Solar cookers are definitely important (0.00 / 0)
You're right, solar cookers have an important role to play (including in the industrialized world, in places like the Sun Belt). The Project Surya web page, for example, has a parabolic solar cooker as the most prominent technology on the front page (to be sure, it looks much more interesting than a wood-fired cooker).  

[ Parent ]
Black carbon, particulate matter, and agriculture (0.00 / 0)

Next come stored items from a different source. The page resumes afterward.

`src/rtl/multicycle_ctrl.sv`:
```
// Multi-cycle sequencer for the single-issue RISC-V datapath.
// Steps each instruction through FETCH/DECODE/EXEC/MEM/WB and drives the
// datapath controls. mem_ready stretches FETCH and MEM. The block counts
// retired instructions and halts on an illegal opcode or a memory timeout.
module multicycle_ctrl #(
   parameter int MEM_TIMEOUT = 16,  // max wait cycles for mem_ready; 0 disables
   parameter int CNT_W       = 32   // width of instr_count
) (
   input  logic             clk,
   input  logic             arst_n,
   input  logic             enable,
   input  logic [6:0]       opcode,
   input  logic             zero,
   input  logic             mem_ready,
   output logic [1:0]       alu_op,
   output logic             alu_src,
   output logic             mem_2_reg,
   output logic             reg_write,
   output logic             mem_read,
   output logic             mem_write,
   output logic             ir_write,
   output logic             pc_write,
   output logic             pc_src,
   output logic             branch,
   output logic             jump,
   output logic             instr_done,
   output logic [CNT_W-1:0] instr_count,
   output logic             illegal,
   output logic             bus_err
);

   typedef enum logic [2:0] {
      S_IDLE   = 3'd0,
      S_FETCH  = 3'd1,
      S_DECODE = 3'd2,
      S_EXEC   = 3'd3,
      S_MEM    = 3'd4,
      S_WB     = 3'd5,
      S_HALT   = 3'd6
   } state_t;

   localparam logic [6:0] OP_R     = 7'b0110011;
   localparam logic [6:0] OP_I     = 7'b0010011;
   localparam logic [6:0] OP_BEQ   = 7'b1100011;
   localparam logic [6:0] OP_JAL   = 7'b1101111;
   localparam logic [6:0] OP_LOAD  = 7'b0000011;
   localparam logic [6:0] OP_STORE = 7'b0100011;

   // wait_cnt only has to reach MEM_TIMEOUT-1 before the timeout fires
   localparam int WAIT_W = (MEM_TIMEOUT > 1) ? $clog2(MEM_TIMEOUT) : 1;
   localparam logic [WAIT_W-1:0] WAIT_LAST =
      WAIT_W'((MEM_TIMEOUT > 0) ? MEM_TIMEOUT - 1 : 0);

   state_t            state, state_nxt;
   logic [6:0]        op_q;
   logic [WAIT_W-1:0] wait_cnt;
   logic              waiting;
   logic              timeout;
   logic              retire;
   logic              set_illegal;

   // State register; an undefined encoding recovers through the next-state default
   // NOTE: sequential state uses non-blocking (<=) so every register samples
   // pre-edge values; blocking here would create order-dependent races.
   always_ff @(posedge clk or negedge arst_n) begin
      if (!arst_n) state <= S_IDLE;
      else         state <= state_nxt;
   end

   // Next-state logic and all datapath controls, decoded from state/op_q/zero/mem_ready
   always_comb begin
      // NOTE: every output gets a default first so no path leaves a value
      // unassigned, which would otherwise infer a latch.
      state_nxt   = state;
      alu_op      = 2'b00;
      alu_src     = 1'b0;
      mem_2_reg   = 1'b0;
      reg_write   = 1'b0;
      mem_read    = 1'b0;
      mem_write   = 1'b0;
      ir_write    = 1'b0;
      pc_write    = 1'b0;
      pc_src      = 1'b0;
      branch      = 1'b0;
      jump        = 1'b0;
      retire      = 1'b0;
      set_illegal = 1'b0;
      waiting     = ((state == S_FETCH) || (state == S_MEM)) && !mem_ready;
      timeout     = (MEM_TIMEOUT > 0) && waiting && (wait_cnt == WAIT_LAST);

      case (state)
         S_IDLE: begin
            if (enable) state_nxt = S_FETCH;
         end
         S_FETCH: begin
            mem_read = 1'b1;
            if (mem_ready) begin
               ir_write  = 1'b1;
               pc_write  = 1'b1;
               state_nxt = S_DECODE;
            end else if (timeout) begin
               state_nxt = S_HALT;
            end
         end
         S_DECODE: begin
            case (opcode)
               OP_R, OP_I, OP_BEQ, OP_JAL, OP_LOAD, OP_STORE: state_nxt = S_EXEC;
               default: begin
                  set_illegal = 1'b1;
                  state_nxt   = S_HALT;
               end
            endcase
         end
         S_EXEC: begin
            case (op_q)
               OP_R: begin
                  alu_op    = 2'b10;
                  state_nxt = S_WB;
               end
               OP_I: begin
                  alu_src   = 1'b1;
                  state_nxt = S_WB;
               end
               OP_BEQ: begin
                  alu_op    = 2'b01;
                  branch    = 1'b1;
                  pc_src    = 1'b1;
                  pc_write  = zero;
                  retire    = 1'b1;
                  state_nxt = S_FETCH;
               end
               OP_JAL: begin
                  jump      = 1'b1;
                  reg_write = 1'b1;
                  pc_src    = 1'b1;
                  pc_write  = 1'b1;
                  retire    = 1'b1;
                  state_nxt = S_FETCH;
               end
               OP_LOAD, OP_STORE: begin
                  alu_src   = 1'b1;
                  state_nxt = S_MEM;
               end
               default: state_nxt = S_IDLE;
            endcase
         end
         S_MEM: begin
            alu_src = 1'b1;
            if (op_q == OP_LOAD) mem_read  = 1'b1;
            else                 mem_write = 1'b1;
            if (mem_ready) begin
               if (op_q == OP_LOAD) begin
                  state_nxt = S_WB;
               end else begin
                  retire    = 1'b1;
                  state_nxt = S_FETCH;
               end
            end else if (timeout) begin
               state_nxt = S_HALT;
            end
         end
         S_WB: begin
            reg_write = 1'b1;
            retire    = 1'b1;
            state_nxt = S_FETCH;
            case (op_q)
               OP_LOAD: begin
                  mem_2_reg = 1'b1;
                  alu_src   = 1'b1;
               end
               OP_R:    alu_op  = 2'b10;
               OP_I:    alu_src = 1'b1;
               default: ;
            endcase
         end
         S_HALT: ;
         default: state_nxt = S_IDLE;
      endcase
   end

   assign instr_done = retire;

   // Opcode latch, wait counter, retire counter and sticky error flags
   always_ff @(posedge clk or negedge arst_n) begin
      if (!arst_n) begin
         op_q        <= '0;
         wait_cnt    <= '0;
         instr_count <= '0;
         illegal     <= 1'b0;
         bus_err     <= 1'b0;
      end else begin
         if (state == S_DECODE) op_q <= opcode;
         // Any cycle that is not a stalled memory wait leaves the counter at 0,
         // so it is already clear whenever FETCH or MEM is entered.
         if (waiting && !timeout) wait_cnt <= wait_cnt + 1'b1;
         else                     wait_cnt <= '0;
         if (retire)      instr_count <= instr_count + CNT_W'(1);
         if (set_illegal) illegal     <= 1'b1;
         if (timeout)     bus_err     <= 1'b1;
      end
   end

endmodule

```
`config.mk`:
```
export PLATFORM = sky130hd
export DESIGN_NAME = multicycle_ctrl
export DESIGN_NICKNAME = d
export VERILOG_FILES = /design/src/rtl/multicycle_ctrl.sv
export SDC_FILE = /design/constraint.sdc
export NUM_CORES = 1
export LEC_CHECK = 0
export ABC_AREA = 1
export BUFFER_PORTS_ARGS = -buffer_cell sky130_fd_sc_hd__buf_2
export CAP_MARGIN = 10
export CELL_PAD_IN_SITES_DETAIL_PLACEMENT = 1
export CELL_PAD_IN_SITES_GLOBAL_PLACEMENT = 2
export CORE_MARGIN = 3
export CORE_UTILIZATION = 30
export DETAILED_ROUTE_END_ITERATION = 10
export PLACE_DENSITY_LB_ADDON = 0.1
export SYNTH_ARGS = -nofsm -noshare
export SYNTH_HDL_FRONTEND = slang
export SYNTH_SLANG_ARGS = --single-unit
```
`constraint.sdc`:
```
create_clock -name clk -period 1.91 [get_ports clk]
set_input_delay 0.382 -clock clk [delete_from_list [all_inputs] [get_ports clk]]
set_output_delay 0.382 -clock clk [all_outputs]
set_load 0.01 [all_outputs]
```
# == After elaboration in Yosys (flattened, before gate mapping) ==
# Index checks and enable logic that the tools add are counted.
# totals
ff_bits,48
input_bits,12
output_inout_bits,47
word_cells,78
# op_classes
addsub,2
eq_ne,20
muxes,35
n_bitwise,1
reduce_logical,14
# op_table
cell,count
adder 32 x 1 -> 32 bit (second input constant),1
equality test 7 x 6 -> 1 bit (second input constant),4
equality test 7 bit (second input constant),4
case mux 3 bit (7 select lines),1
two-way mux 3 bit,6
two-way mux 1 bit,17
equality test 7 x 2 -> 1 bit (second input constant),2
equality test 7 x 5 -> 1 bit (second input constant),2
equality test 3 bit (second input constant),3
case mux 3 bit (3 select lines),1
case mux 1 bit (2 select lines),4
case mux 2 bit (2 select lines),2
OR reduction 2 bit,4
equality test 3 x 2 -> 1 bit (second input constant),2
case mux 1 bit (3 select lines),2
OR reduction 6 bit,1
adder 4 x 1 -> 4 bit (second input constant),1
equality test 4 bit (second input constant),1
two-way mux 4 bit,1
equality test 3 x 1 -> 1 bit (second input constant),1
logical AND 1 bit,3
logical NOT 3 bit,1
OR reduction 3 bit,1
logical NOT 1 bit,2
other kinds (5),5

# == Logic depth before layout (Yosys ltp) ==
# Gate-level depths: netlist of run 1.
# depth
depth_word,7
ltp_mapped,10
depth_no_buf,10

# == Least setup slack after synthesis of run 1 ==
# Ideal clock, no wire load.
# synth_path
path_kind,register to register
start,reg instr_count[0]
end,reg instr_count[18]
setup_ps,117
t_arrival_ps,1540
t_required_ps,1793
path_slack_ps,253
path_stages_with_launch,11
path_buffers,0
period_less_slack_ps,1657
cell_sequence,dfrtp_1 -> ha_1 -> nand3_2 -> nor2_1 -> nand2_1 -> inv_1 -> nand2_1 -> nor2_1 -> nand2_1 -> nand2_1 -> nand2_1
# synth_via
elab_chain_cells,1
# synth_lines
element,line,source
"start, declared",27,"output logic [CNT_W-1:0] instr_count,"
"start signal, assigned",197,if (retire) instr_count <= instr_count + CNT_W'(1);
adder 32 x 1 -> 32 bit,197,
# Every way passes these cells.
# A chain may end at the register's enable or synchronous reset.

# == Worst setup path after layout of run 1 ==
# layout_path
start,reg state[1]
end,out instr_done
# layout_via
elab_chain_cells,2
elab_cells_between_ends,4
cone_classes,eq/ne (3); mux (1)
# layout_lines
element,line,source
"start, declared",54,"state_t state, state_nxt;"
"start signal, assigned",67,else state <= state_nxt;
equality test 3 bit / equality test 3 x 2 -> 1 bit (equally long branches),91,case (state)
case mux 1 bit (3 select lines) *,91,
"end, declared",26,"output logic instr_done,"
# Every way passes the cells marked *; elsewhere a longest branch is shown, timed or not.

==> results.ini, run 1 <==
[route]
drt_pre_antenna_iters = 4
avgRoutedWirePerCell_microns = 14.9
drtIter0Drc = 90
via_per_inst = 4.62
routed_wl_microns = 10100
drc = 0
ant_nets = 0
via_count = 3129

[finish]
mostFrequentLayoutCells = nand2_1 (203), nor2_1 (70), buf_2 (58)
diodes = 0
drive_gt1_share_pct = 22.9
layout-area-overhead-vs-synth_pct = 26.4
final_common_cell = nand2_1
nets = 559
fillers = 1312

[clocking]
cts_hold_buf = 0
htreeDepth = 2
numCtsBuffers = 5
clock_latency_ps = 300
cts_tree = yes
clkSlewWorstSetupHoldPaths_ps = 90
cts_root_buf = clkbuf_8
clockBufferDepth = 2
cts.sinks = 48

[critical_path]
cp_slowest_stage_delay_ps = 470
regToRegStartpoint = state[1]
critPathSlowestCell = dfrtp_2
worstSetupEndpointType = primary output
criticalPathCategory = register to primary output
r2r_end = instr_count[12]
crit_chain = nor2_2 -> nand2_2 -> inv_1 -> nand3_2 -> nand3_4 -> buf_2
cp_max_fo = 5
worstPathArrival_ps = 1490
worst-r2r-cell-count = 10
start_kind = register
crit_required_ps = 1530
regToRegSetupSlack_ps = 180

[sta]
fin_crit_sh_pct = 98.1
setup-violations-final = 0
grt_setup_unrepaired = true
hold_viol = 0
clock_skew_ps = 8.22
max_slew.worst_pin.slew_ps = 559
drv_slew = 0
slew_headroom_pct = 62.8
fin_crit_ps = 1870
fmax_mhz = 534
fin_ws_ps = 37.2

[yosys]
netlist_area_sq_um = 3030
synth_nets = 476
yosysUniqueCellTypes = 27
ys_warn_count = 0
ys_ff_latch = 48
ys_seq_area_share_pct = 39.7
syn_area_per_cell_sq_um = 6.55
synthCells = 462

[grt]
grt_busiest_layer = met1
gr-usage-met1_pct = 28.2
grt_remaining_overflow = 0
grt_start_max_net_pins = 28
grtUsageMet3_pct = 2.37
grtUsageTotal_pct = 18.3
grt_pass1_vias = 3091
grt_first_pass_wirelength_microns = 16300
antenna_found_initial = 0
met2_usage_pct = 27.5

[die]
rows = 36
die_w_microns = 106
core-area_sq_um = 9770
start_util_pct = 31.0
die_area_sq_um = 11300
die_h_microns = 106
io_pins = 59

[power]
clockPowerShare_pct = 36.0
power_w = 0.00166
p_sw_share_pct = 22.9
powerDensity_nw_per_um2 = 434
p_comb_share_pct = 2.8
internal_power_w = 0.00128
p_seq_share_pct = 61.2
leakagePower_nw = 1.97
switching_power_w = 0.000380
ir_drop_v = 0.000236

[placed_design]
dp_slack_ps = 121
port_buffers = 58
routabilityCongestion = 0.772
dpl.hpwl_microns = 7660

[min_path]
hold_class = primary input to asynchronous set/reset pin

[status]
status = completed

[flow_run]
drv_cap = 0

[layer usage]
layer	routed length, microns	vias to the layer above	share of wire [%]
li1	-	1596	-
met1	5330	1490	53
met2	4470	38	44
met3	222	5	2.2
met4	60	0	0.60
met5	0	-	0
[sequential cells by signal (all words and copies together) (netlist names)]
signal,flops
instr_count,32
op_q,7
wait_cnt,4
state,3
bus_err,1
illegal,1
[metrics by stage]
step                cell area (sq um)  setup TNS [ps]  utilization [%]  hold WS [ps]  std cells
floorplan                        3030               0                -          86.4        462
finish                           3820               0             39.1          65.3        678
CTS                              3650               0             37.4          78.5        667
global route                     3820            -191             39.1          94.0        678
global placement                 3510               0             35.9           405        654
detailed placement               3510               0             35.9           405        654
[power by group through the flow]
stage	combinational [W]	clock [W]	sequential (W)
5_1_grt	0.0000552	0.000674	0.00102
4_1_cts	0.0000492	0.000628	0.00102
3_3_place_gp	0.0000483	0	0.00104
6_report	0.0000467	0.000598	0.00102
3_5_place_dp	0.0000489	0	0.00104
2_1_floorplan	0.00000586	0	0.00104
[critical path: cells and delay by family (launching register included)]
family	cells	cell delay (ps)
buf+inv	2	240
flops	1	470
simple gates	4	480
[Yosys cell counts]
cell,count,area [sq um]
o21ai_1,2,10.0
nor2_1,73,274
nor3b_1,1,7.51
clkbuf_1,1,3.75
nand3_2,3,30.0
o21ai_0,17,85.1
nand4_1,4,25.0
dfrtp_1,48,1200
buf_2,1,5.00
nor3_1,4,20.0
buf_4,5,37.5
buf_6,1,11.3
nor3_2,1,10.0
xor2_1,8,70.1
nor2_2,2,12.5
nand2_1,210,788
inv_2,2,7.51
or2_2,1,6.26
ha_1,2,25.0
a21oi_1,4,20.0
nand3_4,1,17.5
o211ai_1,1,7.51
nand3b_1,16,120
xnor2_1,1,8.76
inv_1,36,135
a21o_1,1,7.51
nand3_1,16,80.1
[kinds of logic after synthesis]
| family | synth area share, % |
|---|---|
| compound gates | 4.30 |
| buf+inv | 6.61 |
| fa+ha+maj | 0.827 |
| simple gates | 46.0 |
| xor+xnor | 2.60 |
| flops | 39.7 |
[worst max-delay path by stage]
stage | from | to | cells past startpoint
final | state[1] | instr_done | 6
after global routing | state[1] | pc_write | 6
after CTS | op_q[5] | mem_read | 5
after detailed placement | state[0] | instr_count[10] | 7
after global placement | op_q[5] | instr_count[10] | 7
after floorplan | instr_count[0] | instr_count[18] | 10
[cell type report]
cell class                 instances  area [sq um]  share of cell area (%)
tap                              133           166                    4.35
sequential                        48          1210                    31.6
timing repair buffer              84           505                    13.2
clock inverter                     1          5.00                   0.131
clock buffer                       6          72.6                    1.90
multi-input combinational        368          1720                    44.9
inverter                          38           150                    3.93
[timing repair]
item | in CTS | in global routing
endpoints found under the setup margin | 5 | 32
setup buffers | 6 | 11
pin swaps | 3 | 6
resized for setup | 10 | 28
No activity file was read; power rests on OpenSTA's default activity.
==> run 2, diff against run 1 <==
Clock period 1.91 ns to 2.3 ns, I/O delays scaled along.
==> results.ini, run 2 (same netlist as run 1, synthesis figures left out) <==
[status]
status = completed

[die]
io_pins = 59
core-area_sq_um = 9770
rows = 36
die_w_microns = 106
die_area_sq_um = 11300
start_util_pct = 31.0
die_h_microns = 106

[critical_path]
worstSetupEndpointType = primary output
crit_required_ps = 1840
start_kind = register
cp_max_fo = 9
criticalPathCategory = register to primary output
worstPathArrival_ps = 1690

[clocking]
postCtsSetupRepairBufs = 0
cts_root_buf = clkbuf_8
cts.sinks = 48
clockBufferDepth = 2
cts_tree = yes
htreeDepth = 2
clock_latency_ps = 300
numCtsBuffers = 5
clkSlewWorstSetupHoldPaths_ps = 100

[route]
drt_pre_antenna_iters = 4
drtIter0Drc = 110
routed_wl_microns = 9570
ant_nets = 0
avgRoutedWirePerCell_microns = 14.5
via_per_inst = 4.61
drc = 0
via_count = 3034

[sta]
grt_setup_unrepaired = false
slew_headroom_pct = 72.1
max_slew.worst_pin.slew_ps = 417
setup_tns_ps = 0
fin_crit_ps = 2150
fmax_mhz = 465
setup-violations-final = 0
drv_slew = 0
clock_skew_ps = 7.56
fin_crit_sh_pct = 93.5
hold_viol = 0

[power]
powerDensity_nw_per_um2 = 431
leakagePower_nw = 1.86
power_w = 0.00155
ir_drop_v = 0.000331

[min_path]
hold_class = primary input to register

[grt]
grt_start_max_net_pins = 45
grt_remaining_overflow = 0
antenna_found_initial = 0
grt_pass1_vias = 3076
grt_first_pass_wirelength_microns = 16100
grtUsageTotal_pct = 18.0

[finish]
diodes = 0
layout-area-overhead-vs-synth_pct = 19.1
mostFrequentLayoutCells = nand2_1 (210), nor2_1 (72), buf_2 (58)
nets = 538
reg.largest.list = instr_count (32), op_q (7), wait_cnt (4)
drive_gt1_share_pct = 15.6
largest_reg_flops = 32
final_common_cell = nand2_1
top_register = instr_count
multi_input_area_sq_um = 1630
fillers = 1315
layout.area.seq_sq_um = 1200

[flow_run]
drv_cap = 0

[placed_design]
routabilityCongestion = 0.820
port_buffers = 58
dpl.hpwl_microns = 7620

-- run 2: changes by cell type in the layout (fill, tap and decap cells not counted), moves of 4 or more --
cell,previous run,this run
nand2_2,7,0
dfrtp_1,43,47
inv_1,32,36
nand2_1,203,210
dfrtp_2,5,1
buf_4,23,3
-- run 2: routing by layer --
metal | global-route usage, % | wire [microns]
met1 | 26.7 | 4960
met2 | 28.0 | 4170
met3 | 2.79 | 400
met4 | 3.01 | 41
met5 | 0 | 0
-- run 2: metrics by stage --
stage | cell area [sq um] | hold slack (ps) | instances | setup WS [ps] | util (%)
3_3_place_gp | 3470 | 298 | 649 | 477 | 35.5
2_1_floorplan | 3030 | 164 | 462 | 643 | -
6_report | 3600 | 373 | 658 | 149 | 36.9
5_1_grt | 3600 | 380 | 658 | 6.34 | 36.9
3_5_place_dp | 3470 | 299 | 649 | 383 | 35.5
4_1_cts | 3600 | 363 | 658 | 101 | 36.8
-- run 2: critical path: stages, from the launching register on --
cell,delay (ps)
dfrtp_2,490
nor2_2,160
nand2_1,190
inv_1,140
nand3_2,100
nand3_4,120
buf_2,180
-- run 2: final cells by class --
| cell class | count | share of cell area [%] |
|---|---|---|
| Clock buffer | 6 | 2.29 |
| Sequential cell | 48 | 33.4 |
| Clock inverter | 2 | 1.08 |
| Timing Repair Buffer | 63 | 9.51 |
| Multi-Input combinational cell | 368 | 45.2 |
| Tap cell | 133 | 4.62 |
| Inverter | 38 | 3.96 |
-- run 2: power by group --
| part | switching (W) | internal (W) |
|---|---|---|
| Clock | 0.000312 | 0.000356 |
| Combinational | 0.0000268 | 0.0000132 |
| Sequential | 0 | 0.000843 |
-- run 2: repair_timing --
item,in CTS,in global routing
hold buffers,1,0
resized for setup,0,2
endpoints found under the setup margin,0,2
hold endpoints to repair,4,0
-- run 2: worst paths after layout --
check                                     from         endpoint  slack, ps  depth (start not counted)
worst max register to register  instr_count[0]  instr_count[18]        410                         10
worst max-delay path                  state[0]       instr_done        150                          6
min in group asynchronous               arst_n          bus_err        510                          2
worst min register to register         illegal          illegal        470                          1
worst min-delay path                 opcode[5]          op_q[5]        370                          3
max in group asynchronous               arst_n   instr_count[2]       1320                          3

A primer on black carbon from the Pew Center on Climate Change reminds me that clouds of particulate matter also cause reduced agricultural yields by reducing the amount of sunlight that reaches the ground. I neglected to mention this in my post above.  Here's something from the primer (references in parentheses are listed in the primer, of course):

Several studies (e.g., Chameides et al., 1999) estimated that the reduction in sunlight from regional "dimming" from soot, sulfate, and other particles in Asia might diminish crop yields by about 10 percent or more. As noted above, however, the combined effects of dimming and heating by particles also may have substantial effects on rainfall and evaporation, which may offset or amplify the reduction in sunlight (UNEP, 2008). One study did examine the combined effect of these factors on the monsoon season rice crop in India and found that both GHGs and black carbon, as well as other particles, may have contributed to the slow down in harvest growth that has been observed since 1985 (Aufhammer et al., 2006).